(Saved entries)
****************
## design/flow/config.mk

```make
export PLATFORM = sky130hd
export DESIGN_NAME = top
export DESIGN_NICKNAME = top
export VERILOG_FILES = /design/flow/design.v
export SDC_FILE = /design/flow/constraint.sdc
export NUM_CORES = 4
export LEC_CHECK = 1
export CORE_UTILIZATION = 30
```

## design/flow/constraint.sdc

```tcl
current_design top

set clk_period 7.5
set clk_io_pct 0.2

create_clock -name clk0 -period $clk_period [get_ports {clk}]

set non_clock_inputs [all_inputs -no_clocks]
set_input_delay [expr $clk_period * $clk_io_pct] -clock clk0 $non_clock_inputs
set_output_delay [expr $clk_period * $clk_io_pct] -clock clk0 [all_outputs]
```

## design/flow/design.v

```verilog
`timescale 1ns / 1ps
module apb_slave (
    input  logic        PCLK,
    input  logic        PRESETn,
    input  logic        PSEL,
    input  logic        PENABLE,
    input  logic        PWRITE,
    input  logic [31:0] PADDR,
    input  logic [31:0] PWDATA,
    output logic [31:0] PRDATA
);
    logic [31:0] mem [0:15];
    always_ff @(posedge PCLK or negedge PRESETn) begin
        if (!PRESETn) begin
            PRDATA <= 0;
        end else if (PSEL && PENABLE && PWRITE) begin
            mem[PADDR[5:2]] <= PWDATA;
        end else if (PSEL && PENABLE && !PWRITE) begin
            PRDATA <= mem[PADDR[5:2]];
        end
    end
endmodule
`timescale 1ns / 1ps
module axi_master (
    input  logic        clk,
    input  logic        rst_n,
    output logic [31:0] awaddr,
    output logic        awvalid,
    input  logic        awready,
    output logic [31:0] wdata,
    output logic        wvalid,
    input  logic        wready,
    input  logic        bvalid,
    output logic        bready
);
    typedef enum logic [1:0] {IDLE, ADDR, WRITE, RESP} state_t;
    state_t state;
    int burst_len = 4;    
    int burst_cnt;
    logic [31:0] base_addr;
    always_ff @(posedge clk or negedge rst_n) begin
        if (!rst_n) begin
            state      <= IDLE;
            awaddr     <= 0;
            awvalid    <= 0;
            wdata      <= 0;
            wvalid     <= 0;
            bready     <= 0;
            burst_cnt  <= 0;
            base_addr  <= 32'haabbccdd;
        end else begin
            case (state)
                IDLE: begin
                    awaddr   <= base_addr;
                    awvalid  <= 1;
                    burst_cnt <= 0;
                    if (awready) begin
                        awvalid <= 0;
                        state <= ADDR;
                    end
                end
                ADDR: begin
                    wdata  <= 32'h10000000 + burst_cnt;   
                    wvalid <= 1;
                    if (wready) begin
                        burst_cnt <= burst_cnt + 1;
                        if (burst_cnt == burst_len - 1) begin
                            wvalid <= 0;
                            state <= WRITE;
                        end
                    end
                end
                WRITE: begin
                    bready <= 1;
                    if (bvalid) begin
                        bready <= 0;
                        state <= RESP;
                    end
                end
                RESP: begin
                    base_addr <= base_addr + (burst_len * 4);   
                    state <= IDLE;
                end
            endcase
        end
    end
endmodule
`timescale 1ns / 1ps
module axi_to_apb_bridge (
    input  logic        clk,
    input  logic        rst_n,
    input  logic [31:0] awaddr,
    input  logic        awvalid,
    output logic        awready,
    input  logic [31:0] wdata,
    input  logic        wvalid,
    output logic        wready,
    output logic        bvalid,
    input  logic        bready,
    output logic        PSEL,
    output logic        PENABLE,
    output logic        PWRITE,
    output logic [31:0] PADDR,
    output logic [31:0] PWDATA
);
    typedef enum logic [2:0] {IDLE, SETUP, ACCESS, WAIT_DONE} state_t;
    state_t state;
    logic [31:0] addr_reg;
    int burst_cnt;
    int burst_len = 4;
    always_ff @(posedge clk or negedge rst_n) begin
        if (!rst_n) begin
            state     <= IDLE;
            awready   <= 0;
            wready    <= 0;
            bvalid    <= 0;
            PSEL      <= 0;
            PENABLE   <= 0;
            PWRITE    <= 0;
            PADDR     <= 0;
            PWDATA    <= 0;
            addr_reg  <= 0;
            burst_cnt <= 0;
        end else begin
            case (state)
                IDLE: begin
                    if (awvalid) begin
                        awready <= 1;
                    end
                    if (awvalid && awready) begin
                        addr_reg  <= awaddr;
                        burst_cnt <= 0;
                        awready   <= 0;
                        state     <= SETUP;
                    end
                end
                SETUP: begin
                    if (wvalid) begin
                        wready  <= 1;
                        PADDR   <= addr_reg;
                        PWDATA  <= wdata;
                        PWRITE  <= 1;
                        PSEL    <= 1;
                        state   <= ACCESS;
                    end
                end
                ACCESS: begin
                    wready  <= 0;
                    PENABLE <= 1;
                    state   <= WAIT_DONE;
                end
                WAIT_DONE: begin
                    PENABLE <= 0;
                    PSEL    <= 0;
                    PWRITE  <= 0;
                    burst_cnt <= burst_cnt + 1;
                    addr_reg  <= addr_reg + 4;
                    if (burst_cnt == burst_len - 1) begin
                        bvalid <= 1;
                        state  <= IDLE;
                    end else begin
                        state <= SETUP;
                    end
                end
            endcase
            if (bvalid && bready) begin
                bvalid <= 0;
                awready <= 1;
                burst_cnt  <= 0;
            end
        end
    end
endmodule
`timescale 1ns / 1ps
module top (
    input  logic clk,
    input  logic rst_n,
    output logic [31:0] awaddr, wdata, PADDR, PWDATA,
    output logic awvalid, awready, wvalid, wready,
    output logic bvalid, bready,
    output logic PSEL, PENABLE, PWRITE,
    output logic [31:0] PRDATA
);
    logic [31:0] awaddr_internal, wdata_internal, PADDR_internal, PWDATA_internal;
    logic awvalid_internal, awready_internal, wvalid_internal, wready_internal;
    logic bvalid_internal, bready_internal;
    logic PSEL_internal, PENABLE_internal, PWRITE_internal;
    logic [31:0] PRDATA_internal;
    axi_master axi_master_inst (
        .clk(clk),
        .rst_n(rst_n),
        .awaddr(awaddr_internal),
        .awvalid(awvalid_internal),
        .awready(awready_internal),
        .wdata(wdata_internal),
        .wvalid(wvalid_internal),
        .wready(wready_internal),
        .bvalid(bvalid_internal),
        .bready(bready_internal)
    );
    axi_to_apb_bridge bridge_inst (
        .clk(clk),
        .rst_n(rst_n),
        .awaddr(awaddr_internal),
        .awvalid(awvalid_internal),
        .awready(awready_internal),
        .wdata(wdata_internal),
        .wvalid(wvalid_internal),
        .wready(wready_internal),
        .bvalid(bvalid_internal),
        .bready(bready_internal),
        .PSEL(PSEL_internal),
        .PENABLE(PENABLE_internal),
        .PWRITE(PWRITE_internal),
        .PADDR(PADDR_internal),
        .PWDATA(PWDATA_internal)
    );
    apb_slave apb_slave_inst (
        .PCLK(clk),
        .PRESETn(rst_n),
        .PSEL(PSEL_internal),
        .PENABLE(PENABLE_internal),
        .PWRITE(PWRITE_internal),
        .PADDR(PADDR_internal),
        .PWDATA(PWDATA_internal),
        .PRDATA(PRDATA_internal)
    );
    assign awaddr  = awaddr_internal;
    assign wdata   = wdata_internal;
    assign PADDR   = PADDR_internal;
    assign PWDATA  = PWDATA_internal;
    assign awvalid = awvalid_internal;
    assign awready = awready_internal;
    assign wvalid  = wvalid_internal;
    assign wready  = wready_internal;
    assign bvalid  = bvalid_internal;
    assign bready  = bready_internal;
    assign PSEL    = PSEL_internal;
    assign PENABLE = PENABLE_internal;
    assign PWRITE  = PWRITE_internal;
    assign PRDATA  = PRDATA_internal;
endmodule
```

## design/flow/run.sh

```bash
#!/bin/bash
# OpenROAD 26Q1-2900-gdf79404cd8, Yosys 0.63+post, stock flow scripts
make -C /OpenROAD-flow-scripts/flow DESIGN_CONFIG=/design/flow/config.mk WORK_HOME=/design/flow/orfs finish
```

==> Slide: Implementation Results <==
Synthesis and Place & Route Summary

Timing
  • Setup_tns: 0 ns
  • F_max: roughly 320 MHz
  • Least-Margin Pin Slew: 0.949 ns
  • Max-slew violations: 0
  • Setup Skew: 0.0161 ns
  • Final hold violation count: 0
  • Setup violations, final: 0
  • Fin crit period: 3.11 ns
  • Fin crit share: about two fifths
  • Unrepaired setup endpoints after global routing: false
  • Rel. slew slack: 36.0%

Die
  • Boundary pin count: 171
  • Fp util: 30.4%
  • Core ar.: 0.0431 sq mm
  • # rows: around 76
  • Die Size: 0.0445 sq mm
  • Chip Width: 211 um
  • Die Height: approximately 210 um

Logic synthesis
  • Mapped Area: 0.0131 sq mm
  • Cell count in the Yosys report: 1,153
  • Mapped Cells: 1,153
  • Top-count cell post-synth: dfrtp_1
  • Sequential share of the synthesized area: 56.5%
  • Most instantiated cells after synthesis: 276 x dfrtp_1, 144 x mux2_2, 93 x nand2_1, 72 x nand3_1, 64 x clkbuf_1
  • Yosys chip area: 0.0131 sq mm
  • Post-synth top area cell: dfrtp_1
  • Ys flop type: dfrtp_1
  • Syn Area/Cell: 11.4 sq um
  • Unique cell types: 62
  • FFs w/ async S/R, synth: 100%
  • Biggest area cells: dfrtp_1 53%, mux2_2 12%, dfstp_2 3.8%
  • Post-synth EDFFs: 0
  • Top cell area share: between 50% and 60%
  • YS warnings: 4
  • Synth flops: 295

Hold path
  • Hold EP: apb_slave_inst.PRDATA[10]
  • HP Class: reg2reg
  • Hold Crit Depth: 0
  • Worst Hold Launch: apb_slave_inst.PRDATA[10]

Clock tree
  • Clock-pin slew on the worst setup and hold paths: 0.06 ns
  • CTS buffer count: 35
  • CTS resizes: 0
  • Clk buf depth: 3
  • Clock sinks: just under 300
  • H-tree depth: 2
  • Root buffer cell: clkbuf_16
  • CTS Hold Bufs: 0
  • CTS tree: done
  • Postcts setup bufs: 0
  • Clk Latency, worst-skew pair: 0.54 ns

Place
  • Dpl hpwl: 20,400 um
  • DP Area: about 0.015 sq mm
  • # port buffers: 168
  • Gpl congestion: 0.881

Job
  • OpenROAD warning count: 28
  • Max-Cap Viols: 0

Routing
  • Antenna Nets Post-Route: 0
  • Iteration-0 DRC Markers: 521
  • DR pass1 iterations: 4
  • WL/cell: 16.4 um
  • Diodes inserted: 0
  • DRC: 0
  • Vias: 9,301
  • DR vias/cell: 4.90
  • Detailed Route WL: 31,100 um

Power and ir drop
  • Cell Pwr Density: 204 mW/mm^2
  • Power, Total: 3.36 mW
  • Worst IR Drop VDD: ~120 uV
  • Static leakage: around 7.4 nW

Cells and area
  • Area growth, synth to finish: 25.8%
  • Final Cell Area: 0.0165 sq mm
  • Share of cells above drive strength 1: around a fifth

Global routing
  • First-pass GRT wire length: 50,000 um
  • Vias in the first global route: 8,870
  • GRT Overall Usage: 14.5%
  • GRT overflow: 0
  • Largest net degree at the start of global routing: 120
  • Initial antenna violation count: 0

Worst setup path
  • Crit path DAT: 1.61 ns
  • WS Path Type: reg2out
  • Top delay family on crit path: buffers and inverters
  • Internal reg-to-reg setup slack: 4.66 ns
  • Crit-path cells: clkdlybuf4s50_1
  • RR Endpoint: bridge_inst.burst_cnt[31]
  • Crit path launch type: register
  • Critical Path Slowest Stage Cell: clkdlybuf4s50_1
  • Worst path required time: around 6.0 ns
  • CP Capture Type: output pin
  • Cells on worst reg2reg path: 6
  • Critical path's largest stage delay: 0.57 ns
  • Worst r2r src: axi_master_inst.awvalid
  • Critical path buffers and inverters: 1
  • Worst Path Max Fanout: 8

Status
  • Run status: completed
****************
▶ _ASSIGNED TASK_: Reproduce each line of the records in which "constraint" appears.

▶ _RESULT OF THIS TASK_:
export SDC_FILE = /design/flow/constraint.sdc
## design/flow/constraint.sdc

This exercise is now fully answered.